■ **To do**: The lines you return must be all those in the data that hold the string "cells".

■ **Task material**:
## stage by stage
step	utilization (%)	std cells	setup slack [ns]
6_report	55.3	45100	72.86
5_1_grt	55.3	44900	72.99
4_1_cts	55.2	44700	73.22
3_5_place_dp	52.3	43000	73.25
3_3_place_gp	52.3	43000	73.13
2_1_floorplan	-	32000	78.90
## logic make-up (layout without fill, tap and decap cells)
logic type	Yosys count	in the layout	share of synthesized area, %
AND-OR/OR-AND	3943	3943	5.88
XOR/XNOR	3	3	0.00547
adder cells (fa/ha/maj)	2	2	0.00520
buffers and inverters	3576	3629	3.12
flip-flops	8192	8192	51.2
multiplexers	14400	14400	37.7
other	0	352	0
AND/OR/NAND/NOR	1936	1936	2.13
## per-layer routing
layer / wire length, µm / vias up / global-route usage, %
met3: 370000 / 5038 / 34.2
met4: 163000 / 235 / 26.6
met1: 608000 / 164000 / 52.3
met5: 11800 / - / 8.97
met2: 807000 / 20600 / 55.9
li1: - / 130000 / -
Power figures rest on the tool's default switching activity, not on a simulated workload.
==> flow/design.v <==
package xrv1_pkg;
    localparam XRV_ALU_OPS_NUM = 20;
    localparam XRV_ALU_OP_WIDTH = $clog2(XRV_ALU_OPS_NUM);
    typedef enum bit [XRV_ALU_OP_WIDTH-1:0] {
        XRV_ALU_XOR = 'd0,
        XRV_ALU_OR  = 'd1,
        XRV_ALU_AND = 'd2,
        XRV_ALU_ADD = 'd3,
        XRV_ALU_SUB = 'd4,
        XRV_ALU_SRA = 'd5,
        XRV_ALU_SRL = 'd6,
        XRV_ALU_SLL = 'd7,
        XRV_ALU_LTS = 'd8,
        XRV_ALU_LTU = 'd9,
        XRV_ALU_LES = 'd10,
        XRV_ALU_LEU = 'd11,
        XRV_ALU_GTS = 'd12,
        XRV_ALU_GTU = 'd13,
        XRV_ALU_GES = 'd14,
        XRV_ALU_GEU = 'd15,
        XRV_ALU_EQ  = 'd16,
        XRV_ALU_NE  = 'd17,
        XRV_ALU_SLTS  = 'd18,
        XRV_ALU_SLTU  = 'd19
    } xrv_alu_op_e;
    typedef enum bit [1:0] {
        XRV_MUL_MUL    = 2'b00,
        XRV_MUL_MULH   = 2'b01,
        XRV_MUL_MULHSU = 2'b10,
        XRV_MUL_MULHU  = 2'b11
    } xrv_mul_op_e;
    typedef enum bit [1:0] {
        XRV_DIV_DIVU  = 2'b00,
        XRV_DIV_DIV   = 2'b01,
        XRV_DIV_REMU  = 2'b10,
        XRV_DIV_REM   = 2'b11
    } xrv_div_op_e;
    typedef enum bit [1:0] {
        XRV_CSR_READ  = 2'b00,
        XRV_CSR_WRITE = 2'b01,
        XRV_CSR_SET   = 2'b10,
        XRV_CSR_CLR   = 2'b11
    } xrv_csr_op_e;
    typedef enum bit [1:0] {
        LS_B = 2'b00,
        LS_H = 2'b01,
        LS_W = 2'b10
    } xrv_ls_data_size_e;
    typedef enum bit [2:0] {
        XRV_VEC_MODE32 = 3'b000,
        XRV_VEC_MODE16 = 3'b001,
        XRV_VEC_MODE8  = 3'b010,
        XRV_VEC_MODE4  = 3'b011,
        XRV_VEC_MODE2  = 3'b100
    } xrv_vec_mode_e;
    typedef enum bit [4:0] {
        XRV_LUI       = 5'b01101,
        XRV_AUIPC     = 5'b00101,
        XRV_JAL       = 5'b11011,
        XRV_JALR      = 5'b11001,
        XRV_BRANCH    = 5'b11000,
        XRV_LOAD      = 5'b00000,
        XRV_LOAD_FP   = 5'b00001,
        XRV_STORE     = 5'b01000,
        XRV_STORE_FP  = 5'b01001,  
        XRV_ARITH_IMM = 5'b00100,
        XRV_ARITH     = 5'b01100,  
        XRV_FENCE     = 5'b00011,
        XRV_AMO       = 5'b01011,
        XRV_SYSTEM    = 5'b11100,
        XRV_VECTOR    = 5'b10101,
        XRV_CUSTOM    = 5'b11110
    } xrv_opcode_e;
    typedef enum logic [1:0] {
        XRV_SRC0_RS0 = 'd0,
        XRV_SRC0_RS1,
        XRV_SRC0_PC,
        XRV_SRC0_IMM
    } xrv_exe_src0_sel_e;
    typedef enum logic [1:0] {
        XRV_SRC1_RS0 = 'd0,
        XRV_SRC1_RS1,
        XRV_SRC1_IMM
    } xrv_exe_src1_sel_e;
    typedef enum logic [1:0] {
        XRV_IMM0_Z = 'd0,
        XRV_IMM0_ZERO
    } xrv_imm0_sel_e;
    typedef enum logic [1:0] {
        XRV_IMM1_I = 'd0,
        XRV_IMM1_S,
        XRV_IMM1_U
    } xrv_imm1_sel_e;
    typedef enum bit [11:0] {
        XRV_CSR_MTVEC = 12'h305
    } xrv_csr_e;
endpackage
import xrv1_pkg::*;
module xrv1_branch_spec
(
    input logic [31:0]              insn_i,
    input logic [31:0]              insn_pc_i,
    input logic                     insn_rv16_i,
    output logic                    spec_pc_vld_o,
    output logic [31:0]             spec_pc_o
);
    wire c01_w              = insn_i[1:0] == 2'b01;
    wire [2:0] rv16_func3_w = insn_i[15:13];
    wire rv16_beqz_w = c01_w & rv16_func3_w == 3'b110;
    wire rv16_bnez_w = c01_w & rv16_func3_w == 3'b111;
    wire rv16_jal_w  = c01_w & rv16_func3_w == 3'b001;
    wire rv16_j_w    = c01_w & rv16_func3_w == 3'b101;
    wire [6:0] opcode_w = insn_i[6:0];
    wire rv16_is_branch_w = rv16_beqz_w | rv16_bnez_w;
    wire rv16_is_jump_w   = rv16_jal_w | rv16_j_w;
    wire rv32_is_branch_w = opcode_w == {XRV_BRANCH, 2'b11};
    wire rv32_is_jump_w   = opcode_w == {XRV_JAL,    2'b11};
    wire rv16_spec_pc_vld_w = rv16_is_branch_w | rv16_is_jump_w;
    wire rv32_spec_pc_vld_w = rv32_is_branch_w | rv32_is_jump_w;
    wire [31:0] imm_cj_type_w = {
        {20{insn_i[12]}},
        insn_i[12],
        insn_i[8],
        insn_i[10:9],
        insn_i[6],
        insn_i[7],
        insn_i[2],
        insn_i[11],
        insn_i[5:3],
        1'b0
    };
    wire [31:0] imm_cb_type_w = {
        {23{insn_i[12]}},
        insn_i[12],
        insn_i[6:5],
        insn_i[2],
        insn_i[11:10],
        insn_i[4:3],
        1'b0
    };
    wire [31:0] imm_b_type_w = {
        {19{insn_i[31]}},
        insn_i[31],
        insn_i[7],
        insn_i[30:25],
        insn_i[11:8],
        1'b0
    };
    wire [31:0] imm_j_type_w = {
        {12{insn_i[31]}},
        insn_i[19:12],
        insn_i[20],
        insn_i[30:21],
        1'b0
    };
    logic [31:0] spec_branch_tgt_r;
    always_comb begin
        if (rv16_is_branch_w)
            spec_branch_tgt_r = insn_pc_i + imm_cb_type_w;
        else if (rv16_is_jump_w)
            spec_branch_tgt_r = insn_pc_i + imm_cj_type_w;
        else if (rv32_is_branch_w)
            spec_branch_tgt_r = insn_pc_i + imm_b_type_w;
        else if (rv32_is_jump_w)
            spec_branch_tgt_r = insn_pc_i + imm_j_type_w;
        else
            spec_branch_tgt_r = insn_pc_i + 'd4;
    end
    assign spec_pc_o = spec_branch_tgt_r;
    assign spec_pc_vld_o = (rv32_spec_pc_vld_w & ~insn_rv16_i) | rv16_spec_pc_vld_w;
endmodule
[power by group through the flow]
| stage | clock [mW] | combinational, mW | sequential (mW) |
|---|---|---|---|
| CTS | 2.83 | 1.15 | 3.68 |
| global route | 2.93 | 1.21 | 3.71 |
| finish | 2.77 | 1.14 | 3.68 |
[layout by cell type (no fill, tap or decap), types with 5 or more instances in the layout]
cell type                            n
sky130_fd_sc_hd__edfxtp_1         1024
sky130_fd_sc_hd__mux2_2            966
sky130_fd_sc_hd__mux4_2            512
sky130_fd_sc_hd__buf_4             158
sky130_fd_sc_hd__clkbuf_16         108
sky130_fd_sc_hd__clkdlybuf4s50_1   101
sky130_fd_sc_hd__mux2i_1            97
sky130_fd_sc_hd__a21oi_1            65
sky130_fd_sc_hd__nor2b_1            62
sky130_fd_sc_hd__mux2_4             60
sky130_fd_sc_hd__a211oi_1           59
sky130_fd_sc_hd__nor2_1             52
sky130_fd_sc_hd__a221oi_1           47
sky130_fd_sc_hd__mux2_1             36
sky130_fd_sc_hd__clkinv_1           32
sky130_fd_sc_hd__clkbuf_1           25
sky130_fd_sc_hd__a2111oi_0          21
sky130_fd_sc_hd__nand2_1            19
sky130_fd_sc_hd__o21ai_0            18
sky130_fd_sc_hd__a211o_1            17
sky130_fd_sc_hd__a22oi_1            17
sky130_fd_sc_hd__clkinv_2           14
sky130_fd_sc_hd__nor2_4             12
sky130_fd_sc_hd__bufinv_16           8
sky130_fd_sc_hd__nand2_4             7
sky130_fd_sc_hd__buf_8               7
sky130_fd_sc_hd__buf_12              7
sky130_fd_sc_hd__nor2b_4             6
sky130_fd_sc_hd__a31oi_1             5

■ **Result of this task**:
step	utilization (%)	std cells	setup slack [ns]
## logic make-up (layout without fill, tap and decap cells)
adder cells (fa/ha/maj)	2	2	0.00520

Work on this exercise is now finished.